Instructions for the task: The listing below must be copied exactly and in full.

Excerpted records:
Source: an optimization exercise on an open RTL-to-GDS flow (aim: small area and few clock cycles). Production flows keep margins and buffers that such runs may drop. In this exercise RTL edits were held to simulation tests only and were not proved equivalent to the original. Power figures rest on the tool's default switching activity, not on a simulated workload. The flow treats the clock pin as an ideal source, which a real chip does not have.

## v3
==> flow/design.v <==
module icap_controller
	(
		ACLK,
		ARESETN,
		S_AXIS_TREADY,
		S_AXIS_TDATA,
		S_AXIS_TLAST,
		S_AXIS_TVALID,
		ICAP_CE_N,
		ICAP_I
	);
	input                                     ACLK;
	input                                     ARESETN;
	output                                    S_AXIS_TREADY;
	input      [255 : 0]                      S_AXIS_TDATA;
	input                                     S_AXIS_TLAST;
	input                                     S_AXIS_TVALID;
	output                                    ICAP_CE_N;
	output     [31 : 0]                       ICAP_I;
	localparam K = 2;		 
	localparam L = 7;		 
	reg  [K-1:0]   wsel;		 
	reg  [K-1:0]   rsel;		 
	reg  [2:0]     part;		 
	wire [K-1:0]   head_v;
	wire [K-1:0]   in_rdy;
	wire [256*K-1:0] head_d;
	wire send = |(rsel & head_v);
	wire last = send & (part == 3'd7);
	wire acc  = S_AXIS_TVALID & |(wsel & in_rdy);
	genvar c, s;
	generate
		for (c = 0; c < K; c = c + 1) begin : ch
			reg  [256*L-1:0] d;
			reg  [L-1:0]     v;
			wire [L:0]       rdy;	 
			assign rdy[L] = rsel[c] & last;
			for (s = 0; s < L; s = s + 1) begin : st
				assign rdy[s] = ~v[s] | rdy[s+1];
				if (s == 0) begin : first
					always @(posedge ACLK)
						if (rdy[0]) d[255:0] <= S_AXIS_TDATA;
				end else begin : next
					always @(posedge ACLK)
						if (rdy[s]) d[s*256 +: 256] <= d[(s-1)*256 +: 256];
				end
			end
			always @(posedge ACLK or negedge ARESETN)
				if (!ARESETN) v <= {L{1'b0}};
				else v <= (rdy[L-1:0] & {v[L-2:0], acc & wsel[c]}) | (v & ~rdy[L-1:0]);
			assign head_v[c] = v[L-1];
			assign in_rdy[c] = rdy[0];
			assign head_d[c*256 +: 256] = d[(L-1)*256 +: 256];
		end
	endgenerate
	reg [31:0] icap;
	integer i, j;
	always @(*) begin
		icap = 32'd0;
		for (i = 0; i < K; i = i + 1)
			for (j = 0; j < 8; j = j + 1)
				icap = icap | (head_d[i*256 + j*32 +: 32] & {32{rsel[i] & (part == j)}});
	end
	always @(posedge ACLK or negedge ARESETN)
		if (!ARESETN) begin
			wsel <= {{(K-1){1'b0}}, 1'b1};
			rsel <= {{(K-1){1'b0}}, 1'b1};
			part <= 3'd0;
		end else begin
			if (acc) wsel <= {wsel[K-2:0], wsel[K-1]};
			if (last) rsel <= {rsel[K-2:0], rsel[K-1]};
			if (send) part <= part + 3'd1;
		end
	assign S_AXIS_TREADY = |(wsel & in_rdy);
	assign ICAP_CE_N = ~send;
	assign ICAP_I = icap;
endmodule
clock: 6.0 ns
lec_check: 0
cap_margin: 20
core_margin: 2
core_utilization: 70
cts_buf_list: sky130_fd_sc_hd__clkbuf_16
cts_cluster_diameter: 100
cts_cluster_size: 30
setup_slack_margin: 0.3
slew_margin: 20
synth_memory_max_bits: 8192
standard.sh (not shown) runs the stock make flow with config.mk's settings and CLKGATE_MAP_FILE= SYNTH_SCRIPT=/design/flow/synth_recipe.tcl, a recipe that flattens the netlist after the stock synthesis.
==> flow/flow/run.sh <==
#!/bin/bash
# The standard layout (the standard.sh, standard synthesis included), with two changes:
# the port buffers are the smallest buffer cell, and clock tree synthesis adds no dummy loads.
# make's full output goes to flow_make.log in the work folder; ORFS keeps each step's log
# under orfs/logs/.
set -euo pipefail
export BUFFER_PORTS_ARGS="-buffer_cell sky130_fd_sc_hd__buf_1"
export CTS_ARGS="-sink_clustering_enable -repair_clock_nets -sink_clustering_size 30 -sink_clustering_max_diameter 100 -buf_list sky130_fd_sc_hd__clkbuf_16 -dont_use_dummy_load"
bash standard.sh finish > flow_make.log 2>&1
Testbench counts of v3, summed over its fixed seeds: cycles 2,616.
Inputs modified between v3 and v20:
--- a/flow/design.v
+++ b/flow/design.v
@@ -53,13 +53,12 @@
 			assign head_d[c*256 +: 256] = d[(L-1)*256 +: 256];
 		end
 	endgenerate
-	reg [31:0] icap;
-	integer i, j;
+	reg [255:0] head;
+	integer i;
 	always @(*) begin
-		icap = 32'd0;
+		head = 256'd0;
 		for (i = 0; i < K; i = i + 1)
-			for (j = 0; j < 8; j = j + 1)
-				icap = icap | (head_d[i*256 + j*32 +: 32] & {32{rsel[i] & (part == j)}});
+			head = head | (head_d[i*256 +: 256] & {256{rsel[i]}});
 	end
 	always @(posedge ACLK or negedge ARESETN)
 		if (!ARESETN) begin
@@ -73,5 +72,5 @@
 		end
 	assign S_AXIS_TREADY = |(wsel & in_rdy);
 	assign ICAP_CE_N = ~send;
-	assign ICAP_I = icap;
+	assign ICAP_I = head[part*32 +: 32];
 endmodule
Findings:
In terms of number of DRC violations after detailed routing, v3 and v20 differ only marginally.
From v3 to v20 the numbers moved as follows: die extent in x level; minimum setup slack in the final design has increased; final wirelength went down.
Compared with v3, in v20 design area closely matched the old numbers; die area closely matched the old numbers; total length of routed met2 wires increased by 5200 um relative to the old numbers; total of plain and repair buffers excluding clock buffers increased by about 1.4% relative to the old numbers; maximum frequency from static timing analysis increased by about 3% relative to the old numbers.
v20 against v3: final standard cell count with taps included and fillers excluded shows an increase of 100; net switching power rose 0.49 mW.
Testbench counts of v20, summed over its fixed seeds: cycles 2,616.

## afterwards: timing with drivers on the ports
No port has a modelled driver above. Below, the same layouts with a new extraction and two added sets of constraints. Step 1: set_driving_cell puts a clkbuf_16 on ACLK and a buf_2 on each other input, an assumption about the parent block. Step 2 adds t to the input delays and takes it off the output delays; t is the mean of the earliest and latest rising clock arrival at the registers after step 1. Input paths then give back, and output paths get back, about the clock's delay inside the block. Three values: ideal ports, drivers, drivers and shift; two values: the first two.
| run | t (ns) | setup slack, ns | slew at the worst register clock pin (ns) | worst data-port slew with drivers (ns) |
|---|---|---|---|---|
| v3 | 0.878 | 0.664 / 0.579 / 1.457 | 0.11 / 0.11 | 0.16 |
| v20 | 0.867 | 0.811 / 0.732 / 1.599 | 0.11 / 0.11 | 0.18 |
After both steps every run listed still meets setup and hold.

Response area:
Source: an optimization exercise on an open RTL-to-GDS flow (aim: small area and few clock cycles). Production flows keep margins and buffers that such runs may drop. In this exercise RTL edits were held to simulation tests only and were not proved equivalent to the original. Power figures rest on the tool's default switching activity, not on a simulated workload. The flow treats the clock pin as an ideal source, which a real chip does not have.

## v3
==> flow/design.v <==
module icap_controller
	(
		ACLK,
		ARESETN,
		S_AXIS_TREADY,
		S_AXIS_TDATA,
		S_AXIS_TLAST,
		S_AXIS_TVALID,
		ICAP_CE_N,
		ICAP_I
	);
	input                                     ACLK;
	input                                     ARESETN;
	output                                    S_AXIS_TREADY;
	input      [255 : 0]                      S_AXIS_TDATA;
	input                                     S_AXIS_TLAST;
	input                                     S_AXIS_TVALID;
	output                                    ICAP_CE_N;
	output     [31 : 0]                       ICAP_I;
	localparam K = 2;		 
	localparam L = 7;		 
	reg  [K-1:0]   wsel;		 
	reg  [K-1:0]   rsel;		 
	reg  [2:0]     part;		 
	wire [K-1:0]   head_v;
	wire [K-1:0]   in_rdy;
	wire [256*K-1:0] head_d;
	wire send = |(rsel & head_v);
	wire last = send & (part == 3'd7);
	wire acc  = S_AXIS_TVALID & |(wsel & in_rdy);
	genvar c, s;
	generate
		for (c = 0; c < K; c = c + 1) begin : ch
			reg  [256*L-1:0] d;
			reg  [L-1:0]     v;
			wire [L:0]       rdy;	 
			assign rdy[L] = rsel[c] & last;
			for (s = 0; s < L; s = s + 1) begin : st
				assign rdy[s] = ~v[s] | rdy[s+1];
				if (s == 0) begin : first
					always @(posedge ACLK)
						if (rdy[0]) d[255:0] <= S_AXIS_TDATA;
				end else begin : next
					always @(posedge ACLK)
						if (rdy[s]) d[s*256 +: 256] <= d[(s-1)*256 +: 256];
				end
			end
			always @(posedge ACLK or negedge ARESETN)
				if (!ARESETN) v <= {L{1'b0}};
				else v <= (rdy[L-1:0] & {v[L-2:0], acc & wsel[c]}) | (v & ~rdy[L-1:0]);
			assign head_v[c] = v[L-1];
			assign in_rdy[c] = rdy[0];
			assign head_d[c*256 +: 256] = d[(L-1)*256 +: 256];
		end
	endgenerate
	reg [31:0] icap;
	integer i, j;
	always @(*) begin
		icap = 32'd0;
		for (i = 0; i < K; i = i + 1)
			for (j = 0; j < 8; j = j + 1)
				icap = icap | (head_d[i*256 + j*32 +: 32] & {32{rsel[i] & (part == j)}});
	end
	always @(posedge ACLK or negedge ARESETN)
		if (!ARESETN) begin
			wsel <= {{(K-1){1'b0}}, 1'b1};
			rsel <= {{(K-1){1'b0}}, 1'b1};
			part <= 3'd0;
		end else begin
			if (acc) wsel <= {wsel[K-2:0], wsel[K-1]};
			if (last) rsel <= {rsel[K-2:0], rsel[K-1]};
			if (send) part <= part + 3'd1;
		end
	assign S_AXIS_TREADY = |(wsel & in_rdy);
	assign ICAP_CE_N = ~send;
	assign ICAP_I = icap;
endmodule
clock: 6.0 ns
lec_check: 0
cap_margin: 20
core_margin: 2
core_utilization: 70
cts_buf_list: sky130_fd_sc_hd__clkbuf_16
cts_cluster_diameter: 100
cts_cluster_size: 30
setup_slack_margin: 0.3
slew_margin: 20
synth_memory_max_bits: 8192
standard.sh (not shown) runs the stock make flow with config.mk's settings and CLKGATE_MAP_FILE= SYNTH_SCRIPT=/design/flow/synth_recipe.tcl, a recipe that flattens the netlist after the stock synthesis.
==> flow/flow/run.sh <==
#!/bin/bash
# The standard layout (the standard.sh, standard synthesis included), with two changes:
# the port buffers are the smallest buffer cell, and clock tree synthesis adds no dummy loads.
# make's full output goes to flow_make.log in the work folder; ORFS keeps each step's log
# under orfs/logs/.
set -euo pipefail
export BUFFER_PORTS_ARGS="-buffer_cell sky130_fd_sc_hd__buf_1"
export CTS_ARGS="-sink_clustering_enable -repair_clock_nets -sink_clustering_size 30 -sink_clustering_max_diameter 100 -buf_list sky130_fd_sc_hd__clkbuf_16 -dont_use_dummy_load"
bash standard.sh finish > flow_make.log 2>&1
Testbench counts of v3, summed over its fixed seeds: cycles 2,616.
Inputs modified between v3 and v20:
--- a/flow/design.v
+++ b/flow/design.v
@@ -53,13 +53,12 @@
 			assign head_d[c*256 +: 256] = d[(L-1)*256 +: 256];
 		end
 	endgenerate
-	reg [31:0] icap;
-	integer i, j;
+	reg [255:0] head;
+	integer i;
 	always @(*) begin
-		icap = 32'd0;
+		head = 256'd0;
 		for (i = 0; i < K; i = i + 1)
-			for (j = 0; j < 8; j = j + 1)
-				icap = icap | (head_d[i*256 + j*32 +: 32] & {32{rsel[i] & (part == j)}});
+			head = head | (head_d[i*256 +: 256] & {256{rsel[i]}});
 	end
 	always @(posedge ACLK or negedge ARESETN)
 		if (!ARESETN) begin
@@ -73,5 +72,5 @@
 		end
 	assign S_AXIS_TREADY = |(wsel & in_rdy);
 	assign ICAP_CE_N = ~send;
-	assign ICAP_I = icap;
+	assign ICAP_I = head[part*32 +: 32];
 endmodule
Findings:
In terms of number of DRC violations after detailed routing, v3 and v20 differ only marginally.
From v3 to v20 the numbers moved as follows: die extent in x level; minimum setup slack in the final design has increased; final wirelength went down.
Compared with v3, in v20 design area closely matched the old numbers; die area closely matched the old numbers; total length of routed met2 wires increased by 5200 um relative to the old numbers; total of plain and repair buffers excluding clock buffers increased by about 1.4% relative to the old numbers; maximum frequency from static timing analysis increased by about 3% relative to the old numbers.
v20 against v3: final standard cell count with taps included and fillers excluded shows an increase of 100; net switching power rose 0.49 mW.
Testbench counts of v20, summed over its fixed seeds: cycles 2,616.

## afterwards: timing with drivers on the ports
No port has a modelled driver above. Below, the same layouts with a new extraction and two added sets of constraints. Step 1: set_driving_cell puts a clkbuf_16 on ACLK and a buf_2 on each other input, an assumption about the parent block. Step 2 adds t to the input delays and takes it off the output delays; t is the mean of the earliest and latest rising clock arrival at the registers after step 1. Input paths then give back, and output paths get back, about the clock's delay inside the block. Three values: ideal ports, drivers, drivers and shift; two values: the first two.
| run | t (ns) | setup slack, ns | slew at the worst register clock pin (ns) | worst data-port slew with drivers (ns) |
|---|---|---|---|---|
| v3 | 0.878 | 0.664 / 0.579 / 1.457 | 0.11 / 0.11 | 0.16 |
| v20 | 0.867 | 0.811 / 0.732 / 1.599 | 0.11 / 0.11 | 0.18 |
After both steps every run listed still meets setup and hold.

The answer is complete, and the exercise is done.